#### TASK REQUIREMENTS:
Go through the records below and copy out every line that contains the word "synthesized".
-- LISTED ENTRIES follows --
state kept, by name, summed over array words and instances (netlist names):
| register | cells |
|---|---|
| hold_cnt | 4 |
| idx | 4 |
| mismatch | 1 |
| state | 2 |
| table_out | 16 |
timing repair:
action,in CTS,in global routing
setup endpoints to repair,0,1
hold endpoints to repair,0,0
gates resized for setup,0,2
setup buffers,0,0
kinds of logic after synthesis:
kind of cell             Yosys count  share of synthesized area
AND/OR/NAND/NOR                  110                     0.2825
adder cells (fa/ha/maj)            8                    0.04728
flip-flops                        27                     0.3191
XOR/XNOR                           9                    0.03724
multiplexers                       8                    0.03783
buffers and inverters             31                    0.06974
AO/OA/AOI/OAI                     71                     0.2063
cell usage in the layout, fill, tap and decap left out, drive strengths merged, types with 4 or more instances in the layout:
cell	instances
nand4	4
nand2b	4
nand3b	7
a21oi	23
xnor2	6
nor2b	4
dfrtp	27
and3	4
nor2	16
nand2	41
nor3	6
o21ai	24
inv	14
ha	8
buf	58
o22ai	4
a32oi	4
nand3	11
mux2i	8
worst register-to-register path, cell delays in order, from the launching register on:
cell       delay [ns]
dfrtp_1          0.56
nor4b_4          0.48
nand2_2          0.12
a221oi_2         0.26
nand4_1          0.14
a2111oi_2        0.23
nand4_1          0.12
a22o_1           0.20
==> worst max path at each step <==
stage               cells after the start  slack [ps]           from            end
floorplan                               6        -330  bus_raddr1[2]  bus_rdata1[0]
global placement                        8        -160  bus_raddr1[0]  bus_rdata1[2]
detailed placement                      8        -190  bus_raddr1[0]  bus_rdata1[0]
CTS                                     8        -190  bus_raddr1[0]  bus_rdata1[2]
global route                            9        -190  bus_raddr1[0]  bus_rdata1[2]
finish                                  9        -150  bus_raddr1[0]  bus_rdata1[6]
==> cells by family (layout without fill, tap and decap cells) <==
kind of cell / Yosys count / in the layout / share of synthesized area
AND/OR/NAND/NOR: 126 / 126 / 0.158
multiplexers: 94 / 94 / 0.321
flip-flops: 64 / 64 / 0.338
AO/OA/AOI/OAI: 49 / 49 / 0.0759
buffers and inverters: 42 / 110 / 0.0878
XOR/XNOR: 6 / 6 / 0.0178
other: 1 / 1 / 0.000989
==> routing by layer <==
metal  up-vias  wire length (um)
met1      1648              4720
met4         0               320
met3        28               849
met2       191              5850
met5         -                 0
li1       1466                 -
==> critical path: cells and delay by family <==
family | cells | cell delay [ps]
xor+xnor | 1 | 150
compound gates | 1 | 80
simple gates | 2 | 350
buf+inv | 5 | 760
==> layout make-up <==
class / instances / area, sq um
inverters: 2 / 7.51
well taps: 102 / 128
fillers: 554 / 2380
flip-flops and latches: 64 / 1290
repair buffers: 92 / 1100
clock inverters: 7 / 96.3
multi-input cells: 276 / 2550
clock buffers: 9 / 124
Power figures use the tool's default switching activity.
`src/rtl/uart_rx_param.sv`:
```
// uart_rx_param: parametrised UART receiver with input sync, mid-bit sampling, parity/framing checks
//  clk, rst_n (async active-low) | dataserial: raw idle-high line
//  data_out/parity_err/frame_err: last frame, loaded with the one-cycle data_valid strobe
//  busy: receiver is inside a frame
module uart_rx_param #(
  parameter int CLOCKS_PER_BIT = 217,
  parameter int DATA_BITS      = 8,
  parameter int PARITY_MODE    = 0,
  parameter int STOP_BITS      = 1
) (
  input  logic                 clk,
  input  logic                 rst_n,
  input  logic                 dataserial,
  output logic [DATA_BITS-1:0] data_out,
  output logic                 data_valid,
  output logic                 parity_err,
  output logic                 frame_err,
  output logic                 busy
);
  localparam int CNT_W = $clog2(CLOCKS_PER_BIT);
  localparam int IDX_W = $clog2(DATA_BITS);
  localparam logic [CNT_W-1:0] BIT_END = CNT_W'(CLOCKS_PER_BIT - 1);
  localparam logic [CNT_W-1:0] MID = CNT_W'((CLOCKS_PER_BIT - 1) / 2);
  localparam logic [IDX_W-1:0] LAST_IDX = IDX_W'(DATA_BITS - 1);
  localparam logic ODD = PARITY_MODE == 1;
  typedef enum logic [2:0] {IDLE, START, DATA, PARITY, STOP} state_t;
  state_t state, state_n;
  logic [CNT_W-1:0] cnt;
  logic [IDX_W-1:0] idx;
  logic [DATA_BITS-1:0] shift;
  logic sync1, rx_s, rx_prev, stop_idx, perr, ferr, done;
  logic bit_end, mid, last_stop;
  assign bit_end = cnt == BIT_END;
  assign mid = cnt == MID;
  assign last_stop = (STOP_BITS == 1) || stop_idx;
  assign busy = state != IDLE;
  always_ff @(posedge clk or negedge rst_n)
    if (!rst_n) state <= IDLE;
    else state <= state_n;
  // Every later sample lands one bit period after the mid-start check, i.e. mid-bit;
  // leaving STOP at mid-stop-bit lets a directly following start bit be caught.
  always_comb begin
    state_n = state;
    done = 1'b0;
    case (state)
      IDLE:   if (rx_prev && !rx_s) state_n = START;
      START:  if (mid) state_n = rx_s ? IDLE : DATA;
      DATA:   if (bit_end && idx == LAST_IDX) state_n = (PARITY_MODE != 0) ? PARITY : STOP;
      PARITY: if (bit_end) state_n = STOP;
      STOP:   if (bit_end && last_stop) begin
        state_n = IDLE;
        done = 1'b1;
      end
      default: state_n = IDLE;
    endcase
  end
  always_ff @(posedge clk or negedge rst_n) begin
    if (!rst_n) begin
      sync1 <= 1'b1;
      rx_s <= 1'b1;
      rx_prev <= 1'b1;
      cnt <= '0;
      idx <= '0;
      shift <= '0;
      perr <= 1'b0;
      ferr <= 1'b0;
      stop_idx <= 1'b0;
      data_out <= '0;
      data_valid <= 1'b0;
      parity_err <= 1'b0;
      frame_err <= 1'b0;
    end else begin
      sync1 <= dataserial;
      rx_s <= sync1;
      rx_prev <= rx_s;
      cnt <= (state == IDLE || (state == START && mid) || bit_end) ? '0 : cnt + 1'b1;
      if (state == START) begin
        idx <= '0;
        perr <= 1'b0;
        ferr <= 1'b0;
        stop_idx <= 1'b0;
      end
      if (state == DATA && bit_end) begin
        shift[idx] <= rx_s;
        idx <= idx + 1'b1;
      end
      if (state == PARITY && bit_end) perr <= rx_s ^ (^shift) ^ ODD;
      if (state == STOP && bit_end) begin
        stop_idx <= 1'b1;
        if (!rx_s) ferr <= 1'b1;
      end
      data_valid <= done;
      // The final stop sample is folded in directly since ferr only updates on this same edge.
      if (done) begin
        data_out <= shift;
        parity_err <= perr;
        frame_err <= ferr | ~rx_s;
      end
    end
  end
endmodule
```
-- LISTED ENTRIES concluded --
-- LISTED ENTRIES follows --
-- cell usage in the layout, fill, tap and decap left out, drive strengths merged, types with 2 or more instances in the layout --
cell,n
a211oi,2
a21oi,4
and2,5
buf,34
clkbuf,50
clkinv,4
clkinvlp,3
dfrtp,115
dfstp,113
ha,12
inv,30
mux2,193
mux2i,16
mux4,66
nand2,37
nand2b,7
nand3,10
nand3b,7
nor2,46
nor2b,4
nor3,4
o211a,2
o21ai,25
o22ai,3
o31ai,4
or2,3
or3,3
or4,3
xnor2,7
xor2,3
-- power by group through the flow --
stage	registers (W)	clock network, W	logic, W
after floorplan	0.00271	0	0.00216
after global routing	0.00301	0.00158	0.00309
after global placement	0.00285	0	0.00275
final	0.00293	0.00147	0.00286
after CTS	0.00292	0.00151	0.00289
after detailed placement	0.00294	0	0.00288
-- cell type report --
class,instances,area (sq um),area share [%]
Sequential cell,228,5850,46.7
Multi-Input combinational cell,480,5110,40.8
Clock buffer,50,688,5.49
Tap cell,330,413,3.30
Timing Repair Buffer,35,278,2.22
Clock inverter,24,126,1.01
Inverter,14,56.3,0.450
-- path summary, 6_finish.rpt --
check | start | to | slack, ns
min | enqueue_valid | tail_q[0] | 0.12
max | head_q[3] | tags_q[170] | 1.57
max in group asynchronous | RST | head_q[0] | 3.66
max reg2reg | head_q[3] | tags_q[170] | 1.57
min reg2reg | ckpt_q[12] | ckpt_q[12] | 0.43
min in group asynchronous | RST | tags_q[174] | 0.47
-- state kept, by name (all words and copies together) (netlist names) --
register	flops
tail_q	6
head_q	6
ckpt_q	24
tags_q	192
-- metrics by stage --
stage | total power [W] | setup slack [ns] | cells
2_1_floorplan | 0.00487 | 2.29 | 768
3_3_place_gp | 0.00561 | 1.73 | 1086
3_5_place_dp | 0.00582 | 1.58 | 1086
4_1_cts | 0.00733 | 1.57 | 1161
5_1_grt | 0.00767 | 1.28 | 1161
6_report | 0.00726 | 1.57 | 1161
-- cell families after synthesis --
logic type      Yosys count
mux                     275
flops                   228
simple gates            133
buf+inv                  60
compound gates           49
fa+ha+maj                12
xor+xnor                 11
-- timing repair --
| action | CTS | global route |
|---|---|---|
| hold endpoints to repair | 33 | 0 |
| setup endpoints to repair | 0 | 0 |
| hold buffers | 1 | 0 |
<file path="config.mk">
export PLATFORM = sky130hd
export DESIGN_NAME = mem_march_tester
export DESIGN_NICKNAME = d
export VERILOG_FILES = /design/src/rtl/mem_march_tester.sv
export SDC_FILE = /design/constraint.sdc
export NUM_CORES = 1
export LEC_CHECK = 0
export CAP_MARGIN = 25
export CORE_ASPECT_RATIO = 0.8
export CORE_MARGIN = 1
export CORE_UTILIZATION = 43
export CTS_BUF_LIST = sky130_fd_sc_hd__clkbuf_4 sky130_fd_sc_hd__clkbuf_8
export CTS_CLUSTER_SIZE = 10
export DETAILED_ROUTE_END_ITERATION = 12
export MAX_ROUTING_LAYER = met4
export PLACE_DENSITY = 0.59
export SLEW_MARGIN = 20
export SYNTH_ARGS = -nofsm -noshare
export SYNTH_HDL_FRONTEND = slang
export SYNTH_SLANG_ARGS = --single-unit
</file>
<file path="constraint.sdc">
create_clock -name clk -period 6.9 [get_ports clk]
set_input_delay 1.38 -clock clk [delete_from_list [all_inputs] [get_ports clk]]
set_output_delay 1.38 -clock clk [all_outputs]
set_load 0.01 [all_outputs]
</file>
-- LISTED ENTRIES concluded --
#### RESULT OF THIS EXERCISE:
kind of cell             Yosys count  share of synthesized area
kind of cell / Yosys count / in the layout / share of synthesized area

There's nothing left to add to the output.